Our research established that increased hs-CRP levels independently forecast stenosis in intracranial atherosclerosis. This result corresponds with the research conducted by Su et al. [28], which included 1,458 participants and revealed that elevated serum hs-CRP levels were linked to an increased risk of ICAS in both stroke patients and non-stroke individuals. Shimizu et al. [29] discovered that baseline hs-CRP concentrations did not demonstrate a significant correlation with ICAS, as assessed by Cox proportional hazard model analyses, despite increased hs-CRP levels in groups with arterial stenosis. A multitude of factors, including racial disparities, may have contributed to the incongruous results.

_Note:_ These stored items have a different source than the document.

**config.mk**
```make
export PLATFORM = sky130hd
export DESIGN_NAME = mult_div_unit
export DESIGN_NICKNAME = d
export VERILOG_FILES = /design/src/rtl/mult_div_unit.sv
export SDC_FILE = /design/constraint.sdc
export NUM_CORES = 1
export LEC_CHECK = 0
export ABC_AREA = 1
export ABC_CLOCK_PERIOD_IN_PS = 3400
export CAP_MARGIN = 10
export CORE_ASPECT_RATIO = 1.4
export CORE_MARGIN = 4
export CORE_UTILIZATION = 53
export CTS_CLUSTER_DIAMETER = 200
export DETAILED_ROUTE_END_ITERATION = 12
export GPL_ROUTABILITY_DRIVEN = 0
export GPL_TIMING_DRIVEN = 0
export HOLD_SLACK_MARGIN = 0.05
export PLACE_DENSITY = 0.77
export RECOVER_POWER = 100
export SETUP_SLACK_MARGIN = 0.3
export SLEW_MARGIN = 20
export SYNTH_ARGS = -nofsm -noshare
export SYNTH_HDL_FRONTEND = slang
export SYNTH_SLANG_ARGS = --single-unit
```
**constraint.sdc**
```tcl
create_clock -name clk -period 3.4 [get_ports clk]
set_input_delay 0.68 -clock clk [delete_from_list [all_inputs] [get_ports clk]]
set_output_delay 0.68 -clock clk [all_outputs]
set_load 0.01 [all_outputs]
```
**src/rtl/mult_div_unit.sv**
```systemverilog
`default_nettype none
// +--------------------------------------------------------------------------+
// | mult_div_unit: iterative 32-cycle MULT/MULTU/DIV/DIVU with HI/LO regs.   |
// | Optional signed ops built when MULTDIV_SIGNED_EN is defined.             |
// | Revision: 1.0                                                            |
// +--------------------------------------------------------------------------+
module mult_div_unit (
  input  logic        clk,
  input  logic        rst_n,
  input  logic        start,
  input  logic [1:0]  op,
  input  logic [31:0] src_a,
  input  logic [31:0] src_b,
  input  logic        mthi_we,
  input  logic        mtlo_we,
  input  logic [31:0] wdata,
  output logic        busy,
  output logic        done,
  output logic        div_by_zero,
  output logic [31:0] hi,
  output logic [31:0] lo
);

  typedef enum logic [0:0] {IDLE = 1'b0, RUN = 1'b1} state_t;

  state_t      r_state, w_state_next;
  logic [4:0]  r_cnt;
  logic        r_is_div;
  logic [31:0] r_opnd;      // multiplicand or divisor magnitude
  logic [63:0] r_work;      // {acc, multiplier} or {remainder, quotient}
  logic        r_done, r_dbz;
  logic [31:0] r_hi, r_lo;
  logic        w_accept, w_last;
  logic [32:0] w_sum, w_trial;
  logic [63:0] w_work_next;
  logic [31:0] w_hi_res, w_lo_res;
  logic [31:0] w_a_mag, w_b_mag;

`ifdef MULTDIV_SIGNED_EN
  logic        r_res_neg, r_rem_neg;
  logic [31:0] r_a_raw;
  logic        w_signed;
  assign w_signed = op[0];
  assign w_a_mag  = (w_signed && src_a[31]) ? -src_a : src_a;
  assign w_b_mag  = (w_signed && src_b[31]) ? -src_b : src_b;
`else
  logic        w_unused_op;
  assign w_unused_op = op[0];
  assign w_a_mag     = src_a;
  assign w_b_mag     = src_b;
`endif

  always_ff @(posedge clk) begin
    if (!rst_n) r_state <= IDLE;
    else        r_state <= w_state_next;
  end

  always_comb begin
    w_state_next = r_state;
    w_accept     = 1'b0;
    w_last       = 1'b0;
    case (r_state)
      IDLE: if (start) begin
        w_accept     = 1'b1;
        w_state_next = RUN;
      end
      RUN: if (r_cnt == 5'd31) begin
        w_last       = 1'b1;
        w_state_next = IDLE;
      end
      default: w_state_next = IDLE;
    endcase
  end

  // One iteration: shift-add for multiply, restoring subtract for divide.
  always_comb begin
    w_sum   = {1'b0, r_work[63:32]} + (r_work[0] ? {1'b0, r_opnd} : 33'd0);
    w_trial = r_work[63:31] - {1'b0, r_opnd};
    if (r_is_div)
      w_work_next = w_trial[32] ? {r_work[62:0], 1'b0}
                                : {w_trial[31:0], r_work[30:0], 1'b1};
    else
      w_work_next = {w_sum, r_work[31:1]};
  end

  always_comb begin
    w_hi_res = w_work_next[63:32];
    w_lo_res = w_work_next[31:0];
`ifdef MULTDIV_SIGNED_EN
    if (!r_is_div) begin
      if (r_res_neg) {w_hi_res, w_lo_res} = -w_work_next;
    end else if (r_opnd == 32'd0) begin
      w_lo_res = 32'hFFFF_FFFF;
      w_hi_res = r_a_raw;
    end else begin
      if (r_res_neg) w_lo_res = -w_work_next[31:0];
      if (r_rem_neg) w_hi_res = -w_work_next[63:32];
    end
`endif
  end

  always_ff @(posedge clk) begin
    if (!rst_n) begin
      r_cnt    <= 5'd0;
      r_is_div <= 1'b0;
      r_opnd   <= 32'd0;
      r_work   <= 64'd0;
      r_done   <= 1'b0;
      r_dbz    <= 1'b0;
      r_hi     <= 32'd0;
      r_lo     <= 32'd0;
`ifdef MULTDIV_SIGNED_EN
      r_res_neg <= 1'b0;
      r_rem_neg <= 1'b0;
      r_a_raw   <= 32'd0;
`endif
    end else begin
      r_done <= w_last;
      if (w_accept) begin
        r_cnt    <= 5'd0;
        r_is_div <= op[1];
        r_opnd   <= op[1] ? w_b_mag : w_a_mag;
        r_work   <= {32'd0, op[1] ? w_a_mag : w_b_mag};
`ifdef MULTDIV_SIGNED_EN
        r_res_neg <= w_signed & (src_a[31] ^ src_b[31]);
        r_rem_neg <= w_signed & src_a[31];
        r_a_raw   <= src_a;
`endif
      end else if (r_state == RUN) begin
        r_work <= w_work_next;
        r_cnt  <= r_cnt + 5'd1;
        if (w_last) begin
          r_hi  <= w_hi_res;
          r_lo  <= w_lo_res;
          r_dbz <= r_is_div && (r_opnd == 32'd0);
        end
      end else begin
        if (mthi_we) r_hi <= wdata;
        if (mtlo_we) r_lo <= wdata;
      end
    end
  end

  assign busy        = (r_state == RUN);
  assign done        = r_done;
  assign div_by_zero = r_dbz;
  assign hi          = r_hi;
  assign lo          = r_lo;

endmodule
`default_nettype wire

```
==> flow_summary.yaml <==
global_routing:
  grt_pass1_wl_um: 78300
  grt_pass1_vias: 15100
  grtUsageTotal_pct: 36.7
  grt_max_degree: 17
  antenna_found_initial: 1
  gr-total-overflow: 0
detailed_routing:
  routedWlPerCell_um: 19.3
  vias_per_cell: 5.87
  ant_nets: 0
  totalWireLength_um: 50800
  first_iter_violations: 1562
  first_pass_iters: 6
  drc: 0
  num_vias: 15500
synthesis:
  syn-num-nets: 2301
  synth_cell_type_count: 41
  ys_ff_latch: 169
  ys_seq_area_share_pct: 26.3
  synth.yosys.warnings: 0
  avgSynthCellArea_um2: 6.04
  synthCells: 2130
  synth_ff_type: "dfxtp_1"
  synth_edf_count: 0
  async_reset_ff_share_pct: 0
  syn_area_um2: 12900
final_layout:
  layout.nets: 2489
  mostFrequentLayoutCell: "nand2_1"
  mostFrequentLayoutCells: "nand2_1 (604), inv_1 (320), a21oi_1 (213)"
  syn_to_final_growth_pct: 20.6
  drive_gt1_share_pct: 3.09
  n_antenna_cell: 0
  final_cell_count_no_fill: 2641
floorplanning:
  floorplan.die_area_um2: 26900
  start_util_pct: 53.7
  io-pin-count: 170
  fp.dieH_um: 192
  fp-row-count: 67
  core_um2: 24000
  die_x_um: 140
power_and_ir_drop:
  power_density_nw_per_um2: 362
  p_total_mw: 5.61
  ir_worst_vdd_v: 0.000325
  combPwrFrac_pct: 27.5
  p_leak_nw: 7.85
  p_sw_mw: 1.95
  switching_share_pct: 34.8
  power_frac_clock_pct: 34.1
  p_int_mw: 3.66
  pwr-share-seq_pct: 38.4
timing:
  min_period_ns: 3.07
  fin_hold_ws_ns: 0.483
  rsz0062_at_grt: "false"
  final-max-slew-violation-count: 0
  setup_viol: 0
  period_share_pct: 90.4
  setup_tns_ns: 0
  maxSlewHeadroom_pct: 41.6
  skew_ns: 0.00944
  hold_viol_final: 0
  clock.fmax_mhz: 325
  worst_pin_slew_ns: 0.876
critical_path:
  endpoint_kind: "flop"
  worstSetupPathType: "reg -> reg"
  crit_required_ns: 3.77
  cp_max_fo: 10
  startpoint_type: "flop"
  rr_worst_depth: 19
  worstPathArrival_ns: 3.44
clock_network:
  numClockSinks: 169
  clk_latency_ns: 0.45
  clockRootBuffer: "clkbuf_16"
  cts_max_level: 4
  cts_hold_buf: 0
  cts_tree: "yes"
  clk_pin_slew_worst_paths_ns: 0.07
  clockBufferDepth: 2
  numCtsBuffers: 17
place:
  portBuffers: 167
  post-dp-hpwl_um: 41300
  place_inst: 2607
run_status:
  status: "finished, final reports clean"
run:
  max_cap_violations: 0
min_path:
  hold_path.class: "reg -> reg"
  whs_path_depth: 2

Furthermore, it is essential to assess the likelihood of selection bias, the standards used to determine critical values of intracranial atherosclerotic stenosis, and the variability in sample size. Our study provides new perspectives on the current discourse by methodically assessing the relationship between hs-CRP and both intracranial and extracranial carotid artery stenosis within a single cohort. Unlike earlier studies that examined ICAS or ECAS separately, our results suggest that increased hs-CRP levels are independently correlated with ICAS, but not with ECAS. This observation is consistent with multiple previous studies [11,12,13, 17] and highlights an important distinction: the influence of systemic inflammation on atherosclerosis may differ based on the specific vascular territory involved.

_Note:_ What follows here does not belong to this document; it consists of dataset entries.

$ cat src/rtl/fpu_pkg.sv
// Shared types, constants and pack/unpack helpers for the FPU subtractor datapath.
package fpu_pkg;

    localparam int EXP_W  = 8;
    localparam int FRAC_W = 23;
    localparam int WORK_W = 27;

    localparam logic [31:0]      QNAN    = 32'h7FC00000;
    localparam logic [31:0]      POS_INF = 32'h7F800000;
    localparam logic [EXP_W-1:0] EXP_MAX = 8'hFF;

    localparam logic [2:0] S_IDLE   = 3'd0;
    localparam logic [2:0] S_UNPACK = 3'd1;
    localparam logic [2:0] S_ALIGN  = 3'd2;
    localparam logic [2:0] S_OPER   = 3'd3;
    localparam logic [2:0] S_NORM   = 3'd4;
    localparam logic [2:0] S_ROUND  = 3'd5;
    localparam logic [2:0] S_DONE   = 3'd6;

    // Working mantissa layout: {hidden 1, frac[22:0], guard, round, sticky}
    typedef struct packed {
        logic              sign;
        logic [EXP_W-1:0]  exp;
        logic [FRAC_W-1:0] frac;
        logic [WORK_W-1:0] man;
        logic              is_zero;
        logic              is_inf;
        logic              is_nan;
    } operand_t;

    typedef struct packed {
        logic              sign;
        logic [EXP_W-1:0]  exp;
        logic [WORK_W-1:0] man;
    } work_t;

    function automatic operand_t unpack_operand(input logic [31:0] value, input logic flip_sign);
        operand_t op;
        op.sign    = value[31] ^ flip_sign;
        op.exp     = value[30:23];
        op.frac    = value[22:0];
        op.man     = {1'b1, value[22:0], 3'b000};
        op.is_zero = (value[30:23] == '0);
        op.is_inf  = (value[30:23] == EXP_MAX) && (value[22:0] == '0);
        op.is_nan  = (value[30:23] == EXP_MAX) && (value[22:0] != '0);
        return op;
    endfunction

    function automatic logic [31:0] pack_fp(input logic sign, input logic [EXP_W-1:0] exp,
                                            input logic [FRAC_W-1:0] frac);
        return {sign, exp, frac};
    endfunction

    function automatic logic [31:0] signed_inf(input logic sign);
        return {sign, POS_INF[30:0]};
    endfunction

endpackage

It is widely acknowledged that the expression of hs-CRP can be induced by any type of tissue injury [24]. Consequently, distinguishing whether elevated hs-CRP levels indicate an acute-phase response or serve as a biomarker for the atherothrombotic process can be challenging. Numerous prospective epidemiological studies have identified hs-CRP as a long-term risk factor for recurrent vascular events, irrespective of stroke severity [30]. Furthermore, evidence indicates that hs-CRP is preferentially expressed in diseased vessels. In our study, the elevation of hs-CRP was more pronounced in the ICAS group compared to other groups of stroke patients, suggesting that hs-CRP may serve as a marker for the progression of vascular atherogenesis.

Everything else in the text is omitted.